The classification question matters because the compliance stack changes. Individuals usually focus on capital gains, Carnê-Leão in relevant foreign-payer cases, DARF, GCAP, and IRPF. Companies must also consider bookkeeping, inventory or intangible classification, revenue recognition, and the broader corporate tax stack such as IRPJ and CSLL. A useful audit test is to ask whether the crypto activity looks like investment, compensation, or business operations.
You buy, hold, sell, or swap crypto for your own account. Your main issues are the R$35,000 monthly disposal threshold, capital gains calculation in BRL, and annual declaration in Bens e Direitos.
You receive tokens for services, consulting, software work, or international contracts. The receipt is generally income first, and any later sale creates a separate gain or loss event.
Your entity accepts crypto, trades, mines, stakes, or holds treasury crypto. Tax treatment depends on accounting classification, business purpose, and the applicable corporate regime.
| Criterion | Occasional Investor | Self-employed Activity | Company |
|---|---|---|---|
| Main tax trigger | Disposals and occasional income events | Income on receipt plus later disposal | Revenue, gains, treasury events, and accounting recognition |
| Typical forms or workflows | GCAP, DARF, IRPF, Bens e Direitos, possible IN 1.888 reporting | IRPF, possible Carnê-Leão, basis tracking, annual disclosure | Bookkeeping, corporate tax returns, invoices, supporting ledgers |
| Key valuation issue | BRL value at disposal timestamp | BRL FMV at receipt and at later sale | Recognition policy, accounting classification, and consistent valuation controls |
| Common audit weakness | Ignoring swaps and stablecoin exits | Failing to recognize income when tokens are received | No reconciled wallet-to-ledger bridge |
| Primary regulator touchpoint | Receita Federal do Brasil | Receita Federal do Brasil | Receita Federal do Brasil, with broader compliance context under Lei nº 14.478/2022 and sector rules where relevant |
For individuals, crypto tax in Brazil is built around a simple split: disposals are tested under capital gains rules, while crypto received is tested under income tax rules. This distinction matters because the same token can be taxed twice at different moments: once when you receive it as income, and again when you later dispose of it at a higher or lower value.
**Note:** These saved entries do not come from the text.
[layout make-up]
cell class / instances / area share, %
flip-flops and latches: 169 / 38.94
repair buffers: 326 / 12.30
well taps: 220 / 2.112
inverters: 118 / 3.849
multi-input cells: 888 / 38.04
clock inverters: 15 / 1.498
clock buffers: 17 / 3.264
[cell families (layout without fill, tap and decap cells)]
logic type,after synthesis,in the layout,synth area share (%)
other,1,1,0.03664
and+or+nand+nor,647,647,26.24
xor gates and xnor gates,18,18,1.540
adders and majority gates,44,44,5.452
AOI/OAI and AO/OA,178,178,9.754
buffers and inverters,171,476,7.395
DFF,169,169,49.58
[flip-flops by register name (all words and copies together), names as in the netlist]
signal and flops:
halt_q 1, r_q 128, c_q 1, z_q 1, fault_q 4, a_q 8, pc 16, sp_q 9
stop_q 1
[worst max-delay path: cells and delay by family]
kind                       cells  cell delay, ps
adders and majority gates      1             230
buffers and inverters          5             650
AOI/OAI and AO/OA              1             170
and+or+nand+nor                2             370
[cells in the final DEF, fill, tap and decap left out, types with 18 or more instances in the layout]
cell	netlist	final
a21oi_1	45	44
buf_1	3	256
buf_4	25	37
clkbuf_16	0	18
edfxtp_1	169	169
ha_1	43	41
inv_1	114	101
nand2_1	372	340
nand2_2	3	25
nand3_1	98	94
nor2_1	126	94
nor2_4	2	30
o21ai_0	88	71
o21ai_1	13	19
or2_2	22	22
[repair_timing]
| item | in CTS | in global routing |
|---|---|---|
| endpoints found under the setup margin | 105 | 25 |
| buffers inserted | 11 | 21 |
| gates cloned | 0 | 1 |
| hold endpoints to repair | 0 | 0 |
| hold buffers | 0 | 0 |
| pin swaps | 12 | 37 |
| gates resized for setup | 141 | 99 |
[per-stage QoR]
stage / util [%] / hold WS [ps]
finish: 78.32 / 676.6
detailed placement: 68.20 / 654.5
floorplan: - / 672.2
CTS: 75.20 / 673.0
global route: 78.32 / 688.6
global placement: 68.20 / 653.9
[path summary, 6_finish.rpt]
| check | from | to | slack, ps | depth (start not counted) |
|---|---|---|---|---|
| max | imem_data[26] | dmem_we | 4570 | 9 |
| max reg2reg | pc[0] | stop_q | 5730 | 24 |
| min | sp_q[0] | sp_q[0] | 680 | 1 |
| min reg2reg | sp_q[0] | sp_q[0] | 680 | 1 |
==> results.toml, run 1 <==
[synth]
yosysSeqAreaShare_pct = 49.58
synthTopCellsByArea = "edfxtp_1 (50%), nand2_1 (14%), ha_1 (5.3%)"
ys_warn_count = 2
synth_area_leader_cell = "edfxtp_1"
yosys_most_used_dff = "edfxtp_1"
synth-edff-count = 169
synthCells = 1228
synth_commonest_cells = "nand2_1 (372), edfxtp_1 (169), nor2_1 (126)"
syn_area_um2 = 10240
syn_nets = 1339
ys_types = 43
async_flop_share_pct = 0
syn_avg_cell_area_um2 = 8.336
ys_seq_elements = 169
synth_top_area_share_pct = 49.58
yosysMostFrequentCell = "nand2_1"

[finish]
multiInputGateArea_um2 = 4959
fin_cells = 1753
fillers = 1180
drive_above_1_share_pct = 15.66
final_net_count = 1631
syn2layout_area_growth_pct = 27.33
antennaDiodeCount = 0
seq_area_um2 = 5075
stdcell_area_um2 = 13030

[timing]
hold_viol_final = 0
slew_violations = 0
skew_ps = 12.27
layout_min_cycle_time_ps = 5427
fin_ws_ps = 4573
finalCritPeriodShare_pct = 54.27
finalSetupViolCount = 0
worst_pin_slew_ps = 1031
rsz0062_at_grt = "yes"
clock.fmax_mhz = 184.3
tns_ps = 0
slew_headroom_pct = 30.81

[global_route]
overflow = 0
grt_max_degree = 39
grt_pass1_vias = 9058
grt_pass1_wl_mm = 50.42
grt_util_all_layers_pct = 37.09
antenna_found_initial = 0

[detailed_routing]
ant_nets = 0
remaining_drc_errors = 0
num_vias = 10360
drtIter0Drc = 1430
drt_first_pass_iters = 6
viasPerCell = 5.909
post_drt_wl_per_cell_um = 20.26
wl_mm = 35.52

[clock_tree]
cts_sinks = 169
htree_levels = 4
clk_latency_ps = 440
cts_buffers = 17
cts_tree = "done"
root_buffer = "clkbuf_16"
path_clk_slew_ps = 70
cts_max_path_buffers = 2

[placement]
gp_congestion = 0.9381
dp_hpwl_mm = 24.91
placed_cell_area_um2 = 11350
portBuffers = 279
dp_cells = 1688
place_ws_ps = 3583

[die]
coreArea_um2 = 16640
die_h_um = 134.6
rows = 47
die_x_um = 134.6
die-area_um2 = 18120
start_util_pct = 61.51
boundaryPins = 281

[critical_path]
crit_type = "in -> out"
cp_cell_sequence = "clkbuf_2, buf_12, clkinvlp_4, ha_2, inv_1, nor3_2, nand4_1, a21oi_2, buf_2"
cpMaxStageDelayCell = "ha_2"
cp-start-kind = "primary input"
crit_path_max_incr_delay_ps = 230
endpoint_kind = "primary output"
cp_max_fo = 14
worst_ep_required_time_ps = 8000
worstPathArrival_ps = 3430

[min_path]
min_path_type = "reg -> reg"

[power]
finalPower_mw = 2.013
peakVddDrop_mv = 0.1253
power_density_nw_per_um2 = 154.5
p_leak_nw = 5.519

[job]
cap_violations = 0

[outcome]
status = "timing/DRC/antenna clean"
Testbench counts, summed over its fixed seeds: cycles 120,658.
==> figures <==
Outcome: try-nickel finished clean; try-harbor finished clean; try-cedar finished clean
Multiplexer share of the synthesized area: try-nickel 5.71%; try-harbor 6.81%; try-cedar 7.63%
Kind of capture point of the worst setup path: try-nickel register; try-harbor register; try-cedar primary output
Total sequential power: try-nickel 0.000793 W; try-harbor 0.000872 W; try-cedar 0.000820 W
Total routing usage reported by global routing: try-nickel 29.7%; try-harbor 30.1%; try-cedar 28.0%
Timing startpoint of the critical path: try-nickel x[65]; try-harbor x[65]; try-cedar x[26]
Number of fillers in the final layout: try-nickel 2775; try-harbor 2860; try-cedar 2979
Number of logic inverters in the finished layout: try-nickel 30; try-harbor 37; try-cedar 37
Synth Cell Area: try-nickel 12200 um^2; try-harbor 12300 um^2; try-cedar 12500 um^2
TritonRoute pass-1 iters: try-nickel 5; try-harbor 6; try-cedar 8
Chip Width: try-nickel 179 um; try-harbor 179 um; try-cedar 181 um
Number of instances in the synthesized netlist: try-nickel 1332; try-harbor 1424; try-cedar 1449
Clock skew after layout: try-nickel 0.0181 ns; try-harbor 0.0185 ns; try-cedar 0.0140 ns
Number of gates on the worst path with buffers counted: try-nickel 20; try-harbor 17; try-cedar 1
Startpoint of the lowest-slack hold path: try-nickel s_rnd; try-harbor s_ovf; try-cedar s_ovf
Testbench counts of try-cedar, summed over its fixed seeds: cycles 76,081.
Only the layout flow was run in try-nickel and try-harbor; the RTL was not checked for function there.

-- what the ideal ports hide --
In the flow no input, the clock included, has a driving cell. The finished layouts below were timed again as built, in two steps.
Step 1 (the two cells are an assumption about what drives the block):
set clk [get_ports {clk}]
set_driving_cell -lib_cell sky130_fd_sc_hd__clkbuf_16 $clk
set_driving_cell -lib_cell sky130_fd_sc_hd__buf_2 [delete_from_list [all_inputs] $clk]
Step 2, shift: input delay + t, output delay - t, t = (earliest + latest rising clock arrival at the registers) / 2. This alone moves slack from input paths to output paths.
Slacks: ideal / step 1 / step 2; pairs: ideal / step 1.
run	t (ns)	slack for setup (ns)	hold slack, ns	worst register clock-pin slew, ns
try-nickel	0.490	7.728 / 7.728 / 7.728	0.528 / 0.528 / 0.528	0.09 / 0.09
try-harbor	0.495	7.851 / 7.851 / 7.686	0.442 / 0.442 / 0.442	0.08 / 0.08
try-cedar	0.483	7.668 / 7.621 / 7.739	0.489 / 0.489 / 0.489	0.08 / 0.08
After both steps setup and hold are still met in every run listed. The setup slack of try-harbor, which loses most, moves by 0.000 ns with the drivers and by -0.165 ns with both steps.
Context: an optimization exercise on an open-source flow, tuned for small area, a short achievable clock period and few clock cycles. The choices shown serve that exercise and are no tape-out recipe. Where RTL was checked, it was by simulation tests only, not by an equivalence proof against the original. No functional check of the RTL was part of runs 2, 3 and 5. Power figures rest on the tool's default switching activity, not on a simulated workload.

[design/flow/constraint.sdc]
create_clock -name core_clock -period 10.0 [get_ports {clk}]
set_input_delay 2.0000 -clock core_clock [delete_from_list [all_inputs] [get_ports {clk}]]
set_output_delay 2.0000 -clock core_clock [all_outputs]
set_load 0.01 [all_outputs]
[design/flow/config.mk]
export PLATFORM = sky130hd
export DESIGN_NAME = rle_tx_encoder
export DESIGN_NICKNAME = rle_tx_encoder
export VERILOG_FILES = /design/flow/design.v
export SDC_FILE = /design/flow/constraint.sdc
export NUM_CORES = 4
export LEC_CHECK = 0
export CAP_MARGIN = 20
export CORE_MARGIN = 2
export CORE_UTILIZATION = 40
export SLEW_MARGIN = 20
[design/flow/design.v]
module rle_tx_encoder (
    input  wire        clk,
    input  wire        rst,         
    input  wire        start,       
    input  wire        seg_new,     
    input  wire [15:0] width,       
    output wire        ready,
    output reg         rd_en,
    output reg  [15:0] rd_addr,
    input  wire [23:0] rd_data,
    output reg         out_valid,
    output reg  [7:0]  out_data,
    input  wire        out_ready,
    output wire [31:0] chk_value,
    output wire [31:0] byte_count
);
    localparam [16:0] X = 17'd65513;
    localparam        D = 4;             
    reg        rdy;
    reg [15:0] w;
    assign ready = rdy;
    wire accept = rdy && start;
    reg        rtag_s;        
    reg        rtag_first, rtag_last;
    reg        s1v, s1first, s1last;    
    reg        f1v;                     
    reg        p2v, p2first, p2last;    
    reg        e2;                      
    reg [15:0] sa;            
    reg        sfirst;        
    reg        sdone;         
    reg [23:0] prev;
    reg [15:0] ea;            
    reg [23:0] pix;
    reg        pv;            
    reg [1:0]  bsel;          
    reg        ekind;
    reg [6:0]  erem;          
    reg [7:0]  fm [0:D-1];
    reg [1:0]  fwp, frp;
    reg [2:0]  fcnt;
    wire       fempty = (fcnt == 3'd0);
    wire       ffull  = (fcnt == D);
    wire [7:0] fhead  = fm[frp];
    reg [1:0]  open;          
    reg [6:0]  pcnt;          
    reg        eprev;         
    reg [1:0]  fin;           
    reg        pdone;         
    reg [15:0] ca, cb, ci;
    reg [31:0] bc;
    reg        av;
    assign chk_value  = {ca, cb};
    assign byte_count = bc;
    wire ofree = !out_valid || out_ready;
    wire xfer  = out_valid && out_ready;
    reg        do_proc, ej, nej;
    reg        push;
    reg [7:0]  pdesc;
    reg [1:0]  open_n;
    reg [6:0]  pcnt_n;
    always @(*) begin
        do_proc = 1'b0;
        ej      = eprev;
        nej     = 1'b0;
        if (fin == 2'd1) begin
            do_proc = !ffull;
        end else if (p2v && !p2first) begin
            do_proc = 1'b1;
            nej     = e2;
        end
        push   = 1'b0;
        pdesc  = {open[1], pcnt};
        open_n = open;
        pcnt_n = pcnt;
        if (do_proc) begin
            if (open == 2'd2 && pcnt != 7'd127 && ej) begin
                pcnt_n = pcnt + 7'd1;
            end else if (open == 2'd1 && pcnt != 7'd127 && !nej) begin
                pcnt_n = pcnt + 7'd1;
            end else begin
                push   = (open != 2'd0);
                open_n = nej ? 2'd2 : 2'd1;
                pcnt_n = 7'd0;
            end
        end
        if (fin == 2'd2 && !ffull) begin
            push   = 1'b1;
            open_n = 2'd0;
        end
    end
    wire pop = (bsel == 2'd0) && pv && !fempty && ofree;
    wire busy_fetch = (rd_en && !rtag_s) || f1v;
    wire fetch_req  = !rdy && (ea != w) && !busy_fetch && (!pv || bsel != 2'd0);
    wire [2:0] occ  = fcnt + {2'b0, rd_en && rtag_s} + {2'b0, s1v} + {2'b0, p2v};
    wire scan_req   = !rdy && !sdone && (occ < D);
    wire [15:0] sa_inc = sa + 16'd1;
    always @(posedge clk) begin
        if (rst) begin
            rd_en  <= 1'b0;
            rtag_s <= 1'b0;
            s1v    <= 1'b0;
            f1v    <= 1'b0;
            p2v    <= 1'b0;
            sdone  <= 1'b1;
        end else begin
            s1v     <= rd_en && rtag_s;
            s1first <= rtag_first;
            s1last  <= rtag_last;
            f1v     <= rd_en && !rtag_s;
            p2v     <= s1v;
            p2first <= s1first;
            p2last  <= s1last;
            if (accept) begin
                rd_en  <= 1'b0;
                sa     <= 16'd0;
                sfirst <= 1'b1;
                sdone  <= 1'b0;
            end else if (fetch_req) begin
                rd_en   <= 1'b1;
                rd_addr <= ea;
                rtag_s  <= 1'b0;
            end else if (scan_req) begin
                rd_en      <= 1'b1;
                rd_addr    <= sa;
                rtag_s     <= 1'b1;
                rtag_first <= sfirst;
                rtag_last  <= (sa_inc == w);
                sfirst     <= 1'b0;
                sa         <= sa_inc;
                sdone      <= (sa_inc == w);
            end else begin
                rd_en <= 1'b0;
            end
        end
    end
    always @(posedge clk) begin
        if (s1v) begin
            prev <= rd_data;
            e2   <= (rd_data == prev);
        end
    end
    always @(posedge clk) begin
        if (rst) begin
            fwp   <= 2'd0;
            frp   <= 2'd0;
            fcnt  <= 3'd0;
            fin   <= 2'd0;
            pdone <= 1'b1;
            open  <= 2'd0;
        end else begin
            if (push) begin
                fm[fwp] <= pdesc;
                fwp     <= fwp + 2'd1;
            end
            if (pop)
                frp <= frp + 2'd1;
            fcnt <= fcnt + {2'b0, push} - {2'b0, pop};
            open <= open_n;
            pcnt <= pcnt_n;
            if (accept) begin
                pdone <= 1'b0;
                open  <= 2'd0;
            end
            if (p2v) begin
                eprev <= e2;
                if (p2last)
                    fin <= 2'd1;
            end
            if (fin == 2'd1 && !ffull)
                fin <= 2'd2;
            if (fin == 2'd2 && !ffull) begin
                fin   <= 2'd0;
                pdone <= 1'b1;
            end
        end
    end
    wire cap = f1v && (!pv || (bsel == 2'd3 && ofree));
    always @(posedge clk) begin
        if (rst) begin
            pv        <= 1'b0;
            bsel      <= 2'd0;
            out_valid <= 1'b0;
        end else begin
            if (accept)
                ea <= 16'd0;
            else if (pop && fhead[7])
                ea <= ea + {9'd0, fhead[6:0]};
            else if (cap)
                ea <= ea + 16'd1;
            if (cap)
                pix <= rd_data;
            if (ofree) begin
                out_valid <= 1'b0;
                case (bsel)
                    2'd0: if (pv && !fempty) begin
                        out_valid <= 1'b1;
                        out_data  <= fhead;
                        ekind     <= fhead[7];
                        erem      <= fhead[6:0];
                        bsel      <= 2'd1;
                    end
                    2'd1: if (pv) begin
                        out_valid <= 1'b1;
                        out_data  <= pix[7:0];
                        bsel      <= 2'd2;
                    end
                    2'd2: begin
                        out_valid <= 1'b1;
                        out_data  <= pix[15:8];
                        bsel      <= 2'd3;
                    end
                    default: begin
                        out_valid <= 1'b1;
                        out_data  <= pix[23:16];
                        if (!ekind && erem != 7'd0) begin
                            erem <= erem - 7'd1;
                            bsel <= 2'd1;
                        end else begin
                            bsel <= 2'd0;
                        end
                    end
                endcase
            end
            if (cap)
                pv <= 1'b1;
            else if (ofree && bsel == 2'd3)
                pv <= 1'b0;
        end
    end
    always @(posedge clk) begin
        if (rst)
            rdy <= 1'b1;
        else if (accept) begin
            rdy <= 1'b0;
            w   <= width;
        end else if (pdone && fempty && bsel == 2'd0 && !out_valid)
            rdy <= 1'b1;
    end
    wire [17:0] a_sum  = {2'b00, ca} + {2'b00, ci} + {10'd0, out_data};
    wire [17:0] a_next = (a_sum >= {X, 1'b0}) ? a_sum - {X, 1'b0} :
                         (a_sum >= {1'b0, X}) ? a_sum - {1'b0, X} : a_sum;
    wire [16:0] b_sum  = {1'b0, cb} + {1'b0, ca};
    wire [16:0] b_next = (b_sum >= X) ? b_sum - X : b_sum;
    wire [15:0] i_next = (ci == 16'd65512) ? 16'd0 : ci + 16'd1;
    always @(posedge clk) begin
        if (rst || (accept && seg_new)) begin
            ca <= 16'd0;
            cb <= 16'd1;
            ci <= 16'd1;
            bc <= 32'd0;
            av <= 1'b0;
        end else begin
            av <= xfer;
            if (xfer) begin
                ca <= a_next[15:0];
                ci <= i_next;
                bc <= bc + 32'd1;
            end
            if (av)
                cb <= b_next[15:0];
        end
    end
endmodule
The most important practical rule is the monthly disposal threshold. If your total disposals of crypto in a month do not exceed R$35,000, capital gains may be exempt for that month. If you exceed that amount, the exemption is generally lost for the month and gains become taxable under the progressive capital gains schedule. Separately, holdings may still need annual disclosure in IRPF, and foreign exchange or off-exchange activity may still trigger information reporting under IN RFB 1.888/2019.
Brazilian practice is highly documentation-driven. For individuals using DEXs, bridges, LP tokens, wrapped assets, or NFTs, the strongest defense is a consistent classification method, timestamp-level BRL valuation, and a reconciled transaction ledger kept for at least 5 years.
| Rule | Practical Treatment |
|---|---|
| Selling crypto for BRL is generally a taxable disposal. | Apply the monthly threshold first. If total disposals in the month are above R$35,000, calculate gain as proceeds in BRL minus cost basis in BRL and pay tax by the last business day of the following month. |
| Crypto-to-crypto trades are generally taxable. | A swap such as BTC to ETH or ETH to USDT is usually treated as disposal of the outgoing asset. Many taxpayers miss this because no fiat enters the bank account. |
| Buying with BRL and holding is not itself taxable. | The purchase creates tax basis. The holding period does not create annual mark-to-market tax for individuals under the standard disclosure logic, but the asset may still need to be declared in Bens e Direitos. |
| Staking, mining, salary, service fees, and rewards are generally income on receipt. | Use the BRL fair market value at the time the tokens become available to you. That recognized amount becomes the new basis for a future sale. |
| Wallet-to-wallet transfers are generally non-taxable. | The transfer must not change beneficial ownership. Keep tx hashes, wallet addresses, and screenshots because poor evidence can cause the RFB to treat the movement as a disposal or unexplained acquisition. |
| Annual declaration is separate from tax payment. | Even if no capital gains tax is due, holdings above the applicable acquisition-cost threshold are generally disclosed in Bens e Direitos, usually at historical acquisition cost rather than current market value. |
| Monthly information reporting is separate from annual IRPF. | Foreign exchange, P2P, or off-exchange transactions above R$30,000 in the month may trigger reporting under IN RFB 1.888/2019, even where no immediate tax is payable. |
Companies are not taxed under the same simplified logic as retail investors. A Brazilian company using crypto must first decide how each asset is treated in its books: treasury asset, inventory, payment instrument, or operational asset. That accounting classification affects revenue recognition, gain recognition, and the supporting evidence required for IRPJ, CSLL, and other corporate obligations.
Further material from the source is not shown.